NAHB Housing Market Index: Confidence Edges Higher but Future Outlook Uncertain
This article was originally written by Doug Short. From 2016-2022, it was improved upon and updated by Jill Mislinski. Starting in January 2023, AP Charts pages will be maintained by Jennifer Nash at Advisor Perspectives/VettaFi.
The National Association of Home Builders (NAHB) Housing Market Index (HMI) is a gauge of builder opinion on the relative level of current and future single-family home sales. The data is collected from a monthly survey of about 900 home builders asking respondents to, "rate market conditions for the sale of new homes at the present time and in the next six months as well as the traffic of prospective buyers of new homes." It is a diffusion index, which means that a reading above 50 indicates a favorable outlook on home sales; below 50 indicates a negative outlook. The latest reading came in better than expected (40) at 44, up 2 from last month, and is the index's highest reading in the last six months.

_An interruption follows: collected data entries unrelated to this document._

### config.mk
export PLATFORM = sky130hd
export DESIGN_NAME = ttpt_div
export DESIGN_NICKNAME = d
export VERILOG_FILES = /design/src/design/ttpt_pkg.sv /design/src/design/ttpt_div.sv
export SDC_FILE = /design/constraint.sdc
export NUM_CORES = 1
export LEC_CHECK = 0
export BUFFER_PORTS_ARGS = -buffer_cell sky130_fd_sc_hd__buf_4
export CAP_MARGIN = 10
export CORE_ASPECT_RATIO = 1.25
export CORE_MARGIN = 2
export CORE_UTILIZATION = 40
export CTS_CLUSTER_SIZE = 30
export DETAILED_ROUTE_END_ITERATION = 12
export PLACE_DENSITY = 0.67
export SKIP_CTS_REPAIR_TIMING = 1
export SYNTH_ARGS = -nofsm -noshare
export SYNTH_HDL_FRONTEND = slang
export SYNTH_SLANG_ARGS = --single-unit
### constraint.sdc
create_clock -name clock -period 3.1 [get_ports clock]
set_clock_uncertainty 0.1 [all_clocks]
set_input_delay 0.155 -clock clock [delete_from_list [all_inputs] [get_ports clock]]
set_output_delay 0.155 -clock clock [all_outputs]
set_load 0.01 [all_outputs]
### src/design/ttpt_pkg.sv
// Shared types and constants of the timed travel position tracker.
// Used by ttpt_div and timed_travel_position_tracker_unit; no dependencies.

package ttpt_pkg;

   localparam int POS_W            = 20;
   localparam int EXT_W            = 16;
   localparam int TIME_W           = 32;
   localparam int PCT_W            = 7;
   localparam int DIR_W            = 2;
   localparam int STOP_W           = 21;
   localparam int CSR_IDX_W        = 1;
   localparam int CSR_DATA_W       = 20;
   localparam int POS_BITS_DEFAULT = 20;

   // Shared divider sizing: a 27 bit dividend covers 20 bit x 7 bit products,
   // and seven quotient bits cover a percent of travel.
   localparam int DIV_W     = 27;
   localparam int QUO_W     = 7;
   localparam int CNT_W     = 5;
   localparam int PCT_STEPS = 7;

   // Division by one hundred as a reciprocal multiplication: floor(x / 100)
   // equals (x * RECIP_100) >> RECIP_SHIFT for every x below 2^30.
   localparam int RECIP_W     = 28;
   localparam int RECIP_SHIFT = 34;
   localparam logic [RECIP_W-1:0] RECIP_100 = 28'd171798692;

   localparam logic [PCT_W-1:0] HUNDRED = 7'd100;

   localparam logic signed [DIR_W-1:0] DIR_UP   = -2'sd1;
   localparam logic signed [DIR_W-1:0] DIR_IDLE = 2'sd0;
   localparam logic signed [DIR_W-1:0] DIR_DOWN = 2'sd1;

   typedef enum logic [1:0] {
      KIND_TICK     = 2'd0,
      KIND_MOVE     = 2'd1,
      KIND_STOP     = 2'd2,
      KIND_OVERRIDE = 2'd3
   } kind_type;

   typedef enum logic [CSR_IDX_W-1:0] {
      REG_FULL_TRAVEL   = 1'b0,
      REG_END_EXTENSION = 1'b1
   } csr_reg_type;

   typedef enum logic [3:0] {
      S_IDLE,
      S_PCT_GO,
      S_PCT_WAIT,
      S_POS,
      S_PLAN_GO,
      S_PLAN_WAIT,
      S_MOVE,
      S_OVR_GO,
      S_OVR_WAIT,
      S_DONE
   } state_type;

   typedef struct packed {
      logic [1:0]        kind;
      logic [TIME_W-1:0] now_ms;
      logic [PCT_W-1:0]  target_percent;
   } req_payload_type;

   typedef struct packed {
      logic signed [DIR_W-1:0] motion_dir;
      logic [PCT_W-1:0]        position_pct;
      logic [POS_W-1:0]        position_ms;
      logic                    up_relay_on;
      logic                    down_relay_on;
      logic                    save_position;
   } rsp_payload_type;

   typedef struct packed {
      logic             start;
      logic [DIV_W-1:0] dividend;
      logic [DIV_W-1:0] divisor;
      logic [CNT_W-1:0] steps;
   } div_cmd_type;

   typedef struct packed {
      logic             done;
      logic [QUO_W-1:0] quotient;
   } div_stat_type;

endpackage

Here's an excerpt from this morning's blog update:
Although high construction costs and elevated interest rates continue to hamper housing affordability, builders expressed cautious optimism in March as a lack of existing inventory is shifting demand to the new home market.
Builder confidence in the market for newly built single-family homes in March rose two points to 44, according to the National Association of Home Builders (NAHB)/Wells Fargo Housing Market Index (HMI) released today. This is the third straight monthly increase in builder sentiment levels.
“Even as builders continue to deal with stubbornly high construction costs and material supply chain disruptions, they continue to report strong pent-up demand as buyers are waiting for interest rates to drop and turning more to the new home market due to a shortage of existing inventory,” said NAHB Chairman Alicia Huey, a custom home builder and developer from Birmingham, Ala. “But given recent instability concerns in the banking system and volatility in interest rates, builders are highly uncertain about the near- and medium-term outlook.”